Especially for our disenfranchised students, judicious use of technology pays off. A teacher in my school uses blogging as a means for recording ideas and giving feedback (Assessment FOR Learning) on writing assignments to a group of Emotionally Disabled (E.D.) students. The teacher is receiving more and higher quality writing than he did using paper and pencil. ELL teachers find that Digital Storytelling, especially for their first-year students greatly improves pronunciation and articulation when recording voice over. MN students create “video resumes” to submit to prospective employers. Business owners have said that students have been hired, in part, due to this powerful method of introduction.
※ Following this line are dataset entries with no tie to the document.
===== src/rtl/lcf_back.sv =====
// Back end: paints each queued frame as one result per pixel into an output register.
module lcf_back (
  input  logic                clk,
  input  logic                rst_n,
  input  lcf_pkg::lcf_frame_t head,
  output logic                pop,
  output logic                out_valid,
  input  logic                out_ready,
  output lcf_pkg::lcf_out_t   out_item
);

  logic                        active_r,    active_nxt;
  logic [lcf_pkg::PIX_W-1:0]   pix_r,       pix_nxt;
  logic [23:0]                 color_r,     color_nxt;
  logic                        out_valid_r, out_valid_nxt;
  lcf_pkg::lcf_out_t           out_item_r,  out_item_nxt;
  logic                        load;
  logic                        pix_last;

  assign pop      = !active_r && head.valid;
  assign load     = active_r && (!out_valid_r || out_ready);
  assign pix_last = pix_r == lcf_pkg::PIX_LAST;

  // Take a frame, then step through the pixels as the output register frees up
  always_comb begin
    active_nxt    = active_r;
    pix_nxt       = pix_r;
    color_nxt     = color_r;
    out_item_nxt  = out_item_r;
    out_valid_nxt = out_valid_r;
    if (pop) begin
      active_nxt = 1'b1;
      pix_nxt    = '0;
      color_nxt  = head.color;
    end
    if (load) begin
      out_item_nxt.pixel_index = 4'(pix_r);
      out_item_nxt.red         = color_r[23:16];
      out_item_nxt.green       = color_r[15:8];
      out_item_nxt.blue        = color_r[7:0];
      out_item_nxt.last_pixel  = pix_last;
      out_valid_nxt            = 1'b1;
      pix_nxt                  = pix_r + 1'b1;
      if (pix_last) begin
        active_nxt = 1'b0;
      end
    end else if (out_ready) begin
      out_valid_nxt = 1'b0;
    end
  end

  always_ff @(posedge clk) begin
    if (!rst_n) begin
      active_r    <= 1'b0;
      out_valid_r <= 1'b0;
    end else begin
      active_r    <= active_nxt;
      out_valid_r <= out_valid_nxt;
    end
  end

  // Hold pixel payload
  always_ff @(posedge clk) begin
    pix_r      <= pix_nxt;
    color_r    <= color_nxt;
    out_item_r <= out_item_nxt;
  end

  assign out_valid = out_valid_r;
  assign out_item  = out_item_r;

endmodule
So why do we have such an uphill struggle? Clearly, some teachers are just not confident in their abilities using technology; no teacher wants to look stupid in front of kids. But I think it is deeper than that. One of my colleagues said it best:
“Perhaps the people who are resistant to [technology] use are the ones who believe they are the fountains of knowledge and students can't learn unless they're in the presence of a teacher.”
This, I feel, gets to the germ of the question “Why Technology?” We need to remember than in using technology wisely, we must focus on developing autonomous learners. This requires teachers to loosen the grip of control in the classroom, while at the same time nurture the skills and ethics needed that stem from such privilege. As we all know, change can be very difficult.
Today’s technologies, if used to support the teaching of a fundamental literacy, foster student autonomy as never before. But we must choose our tools wisely to support that autonomy, and teach a whole set of approaches we never dreamed twenty years ago. To diminish the current disconnect kids feel between school and “life” we must make the technologies as useful and pervasive in here, as they are out there.